PROMPT:
Only the lines below starting at the one containing "worst-slew-pin-transition_ns: 0.447" and ending at the one containing "mappedNetlistNets: 2646" belong in the answer, each copied exactly.

DATA FOR THIS EXERCISE:
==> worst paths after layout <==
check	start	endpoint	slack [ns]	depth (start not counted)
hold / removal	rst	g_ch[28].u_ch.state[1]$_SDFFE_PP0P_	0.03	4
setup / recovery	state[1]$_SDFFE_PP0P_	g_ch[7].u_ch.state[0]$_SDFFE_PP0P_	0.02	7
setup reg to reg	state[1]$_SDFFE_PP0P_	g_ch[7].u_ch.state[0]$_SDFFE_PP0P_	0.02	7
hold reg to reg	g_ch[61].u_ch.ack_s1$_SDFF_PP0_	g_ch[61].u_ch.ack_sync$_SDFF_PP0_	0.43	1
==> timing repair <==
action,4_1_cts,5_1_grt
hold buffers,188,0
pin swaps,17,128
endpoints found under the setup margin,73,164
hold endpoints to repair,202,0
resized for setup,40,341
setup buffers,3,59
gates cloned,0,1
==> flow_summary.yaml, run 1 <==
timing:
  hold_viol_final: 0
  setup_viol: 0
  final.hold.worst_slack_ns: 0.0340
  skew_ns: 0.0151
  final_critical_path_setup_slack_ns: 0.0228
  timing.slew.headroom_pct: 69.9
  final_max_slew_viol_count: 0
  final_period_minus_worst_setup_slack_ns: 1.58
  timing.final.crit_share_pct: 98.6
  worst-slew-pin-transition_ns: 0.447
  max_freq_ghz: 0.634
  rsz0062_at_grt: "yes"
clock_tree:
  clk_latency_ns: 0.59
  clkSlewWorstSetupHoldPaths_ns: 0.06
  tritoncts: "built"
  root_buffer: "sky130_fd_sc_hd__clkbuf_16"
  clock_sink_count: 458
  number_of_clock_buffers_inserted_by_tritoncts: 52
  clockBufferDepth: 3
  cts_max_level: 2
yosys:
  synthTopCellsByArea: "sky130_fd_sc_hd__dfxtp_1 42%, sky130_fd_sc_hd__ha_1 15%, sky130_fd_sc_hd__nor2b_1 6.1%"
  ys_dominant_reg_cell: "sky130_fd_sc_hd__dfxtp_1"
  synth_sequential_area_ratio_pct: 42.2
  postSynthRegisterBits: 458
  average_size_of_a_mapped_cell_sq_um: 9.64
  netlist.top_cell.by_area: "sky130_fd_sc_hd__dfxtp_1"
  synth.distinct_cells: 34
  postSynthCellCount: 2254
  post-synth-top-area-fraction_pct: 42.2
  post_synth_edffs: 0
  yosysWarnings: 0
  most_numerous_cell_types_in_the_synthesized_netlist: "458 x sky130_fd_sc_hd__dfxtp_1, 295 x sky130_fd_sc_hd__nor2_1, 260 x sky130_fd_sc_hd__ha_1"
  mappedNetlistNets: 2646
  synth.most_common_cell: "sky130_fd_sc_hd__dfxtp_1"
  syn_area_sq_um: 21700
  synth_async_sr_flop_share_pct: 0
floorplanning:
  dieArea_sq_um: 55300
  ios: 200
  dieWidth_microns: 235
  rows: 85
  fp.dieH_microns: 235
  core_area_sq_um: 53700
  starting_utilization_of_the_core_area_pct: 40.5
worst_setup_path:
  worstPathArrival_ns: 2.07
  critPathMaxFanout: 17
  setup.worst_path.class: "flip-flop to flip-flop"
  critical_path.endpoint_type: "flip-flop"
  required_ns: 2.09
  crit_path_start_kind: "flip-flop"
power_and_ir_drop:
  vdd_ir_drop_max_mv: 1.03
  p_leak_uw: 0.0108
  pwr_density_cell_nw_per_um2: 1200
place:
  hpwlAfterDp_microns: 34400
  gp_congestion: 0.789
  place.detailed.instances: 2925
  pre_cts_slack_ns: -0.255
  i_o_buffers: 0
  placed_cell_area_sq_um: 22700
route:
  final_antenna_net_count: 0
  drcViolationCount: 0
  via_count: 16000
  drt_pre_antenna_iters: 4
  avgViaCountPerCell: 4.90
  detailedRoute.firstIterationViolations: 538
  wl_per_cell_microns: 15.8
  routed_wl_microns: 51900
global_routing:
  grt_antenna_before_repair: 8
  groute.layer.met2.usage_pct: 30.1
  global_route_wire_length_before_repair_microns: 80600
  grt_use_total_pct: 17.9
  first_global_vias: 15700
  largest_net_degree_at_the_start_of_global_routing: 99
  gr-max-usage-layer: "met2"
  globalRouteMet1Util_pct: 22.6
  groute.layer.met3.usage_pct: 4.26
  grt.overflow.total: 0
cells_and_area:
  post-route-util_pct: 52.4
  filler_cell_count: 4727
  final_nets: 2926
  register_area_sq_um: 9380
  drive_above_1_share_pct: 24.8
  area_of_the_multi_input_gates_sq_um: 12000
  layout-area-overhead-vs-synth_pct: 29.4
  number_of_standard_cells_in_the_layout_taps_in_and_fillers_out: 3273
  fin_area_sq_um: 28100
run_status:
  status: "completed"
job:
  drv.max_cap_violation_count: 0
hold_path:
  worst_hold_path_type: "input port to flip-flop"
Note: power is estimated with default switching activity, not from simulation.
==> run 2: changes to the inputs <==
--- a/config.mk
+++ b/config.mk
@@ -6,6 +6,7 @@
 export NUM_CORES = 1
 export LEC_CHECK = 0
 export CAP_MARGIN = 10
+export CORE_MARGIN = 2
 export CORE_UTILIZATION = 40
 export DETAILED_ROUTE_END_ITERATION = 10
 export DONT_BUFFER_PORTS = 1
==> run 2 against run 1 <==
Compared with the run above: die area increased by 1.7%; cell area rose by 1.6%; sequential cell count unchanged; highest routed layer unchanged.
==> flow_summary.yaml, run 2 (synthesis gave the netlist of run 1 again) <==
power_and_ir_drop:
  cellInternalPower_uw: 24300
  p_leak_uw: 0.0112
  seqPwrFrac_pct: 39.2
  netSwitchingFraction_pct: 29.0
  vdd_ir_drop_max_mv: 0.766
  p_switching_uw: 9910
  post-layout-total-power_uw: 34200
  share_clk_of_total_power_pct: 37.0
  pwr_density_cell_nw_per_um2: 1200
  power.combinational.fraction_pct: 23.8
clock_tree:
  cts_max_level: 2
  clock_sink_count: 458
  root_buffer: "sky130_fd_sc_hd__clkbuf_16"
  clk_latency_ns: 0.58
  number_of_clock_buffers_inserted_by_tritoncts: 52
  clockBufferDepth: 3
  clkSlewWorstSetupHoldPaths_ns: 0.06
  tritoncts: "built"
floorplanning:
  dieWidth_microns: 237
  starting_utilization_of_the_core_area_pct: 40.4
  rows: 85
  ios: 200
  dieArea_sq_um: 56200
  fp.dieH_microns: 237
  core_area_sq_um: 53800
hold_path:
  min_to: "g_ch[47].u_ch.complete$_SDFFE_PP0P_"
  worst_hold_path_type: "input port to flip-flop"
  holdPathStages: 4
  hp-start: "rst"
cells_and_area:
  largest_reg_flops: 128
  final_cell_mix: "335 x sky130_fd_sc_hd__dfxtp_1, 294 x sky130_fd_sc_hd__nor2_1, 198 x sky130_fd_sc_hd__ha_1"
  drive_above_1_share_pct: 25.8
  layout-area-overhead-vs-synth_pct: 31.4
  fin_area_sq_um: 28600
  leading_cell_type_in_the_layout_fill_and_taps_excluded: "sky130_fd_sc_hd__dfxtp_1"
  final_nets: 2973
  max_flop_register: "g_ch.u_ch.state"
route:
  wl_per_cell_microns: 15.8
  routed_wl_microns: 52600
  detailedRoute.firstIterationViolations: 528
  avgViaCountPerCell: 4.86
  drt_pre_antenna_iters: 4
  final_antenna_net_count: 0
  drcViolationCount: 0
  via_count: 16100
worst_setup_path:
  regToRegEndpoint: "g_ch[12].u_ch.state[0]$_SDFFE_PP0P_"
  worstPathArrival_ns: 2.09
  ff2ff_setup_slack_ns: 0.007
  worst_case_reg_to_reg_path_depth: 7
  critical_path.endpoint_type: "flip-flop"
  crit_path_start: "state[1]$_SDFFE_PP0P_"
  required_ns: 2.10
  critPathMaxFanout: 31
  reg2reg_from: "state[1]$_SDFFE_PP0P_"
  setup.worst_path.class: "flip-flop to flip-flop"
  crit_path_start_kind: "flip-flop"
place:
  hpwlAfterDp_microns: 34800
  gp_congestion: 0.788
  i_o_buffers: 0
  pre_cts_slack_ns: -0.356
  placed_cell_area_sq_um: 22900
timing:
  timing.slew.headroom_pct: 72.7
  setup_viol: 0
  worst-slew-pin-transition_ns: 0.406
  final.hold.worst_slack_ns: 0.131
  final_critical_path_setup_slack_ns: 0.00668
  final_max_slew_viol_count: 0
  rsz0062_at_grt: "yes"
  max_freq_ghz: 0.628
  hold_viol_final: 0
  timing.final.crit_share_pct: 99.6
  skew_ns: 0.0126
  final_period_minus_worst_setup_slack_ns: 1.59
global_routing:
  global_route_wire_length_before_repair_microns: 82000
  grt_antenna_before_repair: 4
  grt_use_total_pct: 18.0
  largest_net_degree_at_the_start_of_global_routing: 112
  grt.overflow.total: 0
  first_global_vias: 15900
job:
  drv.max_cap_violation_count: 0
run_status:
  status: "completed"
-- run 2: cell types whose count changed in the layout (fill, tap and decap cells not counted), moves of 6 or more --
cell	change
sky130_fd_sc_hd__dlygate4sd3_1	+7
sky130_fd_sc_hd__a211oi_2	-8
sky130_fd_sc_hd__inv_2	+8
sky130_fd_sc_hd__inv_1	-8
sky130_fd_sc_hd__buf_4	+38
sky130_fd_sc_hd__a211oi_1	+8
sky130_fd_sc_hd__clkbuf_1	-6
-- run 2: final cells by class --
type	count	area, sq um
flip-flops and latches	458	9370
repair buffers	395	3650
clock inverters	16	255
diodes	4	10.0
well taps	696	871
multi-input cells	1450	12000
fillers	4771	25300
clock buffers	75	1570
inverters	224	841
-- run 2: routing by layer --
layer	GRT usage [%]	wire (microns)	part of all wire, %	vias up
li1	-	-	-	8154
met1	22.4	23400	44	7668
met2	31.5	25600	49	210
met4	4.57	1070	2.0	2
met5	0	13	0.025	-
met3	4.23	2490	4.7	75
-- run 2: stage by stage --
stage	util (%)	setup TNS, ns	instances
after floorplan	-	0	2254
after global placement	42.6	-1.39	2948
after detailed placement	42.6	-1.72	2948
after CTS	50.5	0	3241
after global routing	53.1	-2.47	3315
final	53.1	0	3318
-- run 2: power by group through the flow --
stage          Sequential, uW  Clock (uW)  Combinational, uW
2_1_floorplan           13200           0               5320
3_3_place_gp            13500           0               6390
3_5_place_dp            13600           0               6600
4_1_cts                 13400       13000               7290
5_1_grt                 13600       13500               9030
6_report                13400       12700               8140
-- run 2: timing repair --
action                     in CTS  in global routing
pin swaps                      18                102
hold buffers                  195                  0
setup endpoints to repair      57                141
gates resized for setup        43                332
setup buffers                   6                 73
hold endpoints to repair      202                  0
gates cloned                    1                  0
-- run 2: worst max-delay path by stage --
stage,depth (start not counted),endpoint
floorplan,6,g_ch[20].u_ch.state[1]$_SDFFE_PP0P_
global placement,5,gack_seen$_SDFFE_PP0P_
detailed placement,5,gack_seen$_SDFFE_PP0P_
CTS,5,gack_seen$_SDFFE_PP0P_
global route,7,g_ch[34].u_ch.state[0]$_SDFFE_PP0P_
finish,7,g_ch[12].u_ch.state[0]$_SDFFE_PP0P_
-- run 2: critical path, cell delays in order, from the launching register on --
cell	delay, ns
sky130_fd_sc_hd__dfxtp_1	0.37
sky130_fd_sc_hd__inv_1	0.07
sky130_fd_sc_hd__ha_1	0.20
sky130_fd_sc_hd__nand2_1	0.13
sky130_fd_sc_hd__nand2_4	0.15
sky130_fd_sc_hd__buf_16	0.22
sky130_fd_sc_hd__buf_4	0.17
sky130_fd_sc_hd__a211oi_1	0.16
--
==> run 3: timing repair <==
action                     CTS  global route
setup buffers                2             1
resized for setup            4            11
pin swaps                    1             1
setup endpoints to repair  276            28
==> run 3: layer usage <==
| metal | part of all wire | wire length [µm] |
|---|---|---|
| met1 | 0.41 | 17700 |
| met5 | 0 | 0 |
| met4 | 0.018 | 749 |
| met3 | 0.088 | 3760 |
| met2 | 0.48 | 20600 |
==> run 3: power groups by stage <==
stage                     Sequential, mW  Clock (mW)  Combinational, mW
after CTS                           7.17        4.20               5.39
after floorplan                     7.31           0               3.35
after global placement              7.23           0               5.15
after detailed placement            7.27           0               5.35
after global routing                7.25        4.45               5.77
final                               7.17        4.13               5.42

WRITTEN ANSWER:
  worst-slew-pin-transition_ns: 0.447
  max_freq_ghz: 0.634
  rsz0062_at_grt: "yes"
clock_tree:
  clk_latency_ns: 0.59
  clkSlewWorstSetupHoldPaths_ns: 0.06
  tritoncts: "built"
  root_buffer: "sky130_fd_sc_hd__clkbuf_16"
  clock_sink_count: 458
  number_of_clock_buffers_inserted_by_tritoncts: 52
  clockBufferDepth: 3
  cts_max_level: 2
yosys:
  synthTopCellsByArea: "sky130_fd_sc_hd__dfxtp_1 42%, sky130_fd_sc_hd__ha_1 15%, sky130_fd_sc_hd__nor2b_1 6.1%"
  ys_dominant_reg_cell: "sky130_fd_sc_hd__dfxtp_1"
  synth_sequential_area_ratio_pct: 42.2
  postSynthRegisterBits: 458
  average_size_of_a_mapped_cell_sq_um: 9.64
  netlist.top_cell.by_area: "sky130_fd_sc_hd__dfxtp_1"
  synth.distinct_cells: 34
  postSynthCellCount: 2254
  post-synth-top-area-fraction_pct: 42.2
  post_synth_edffs: 0
  yosysWarnings: 0
  most_numerous_cell_types_in_the_synthesized_netlist: "458 x sky130_fd_sc_hd__dfxtp_1, 295 x sky130_fd_sc_hd__nor2_1, 260 x sky130_fd_sc_hd__ha_1"
  mappedNetlistNets: 2646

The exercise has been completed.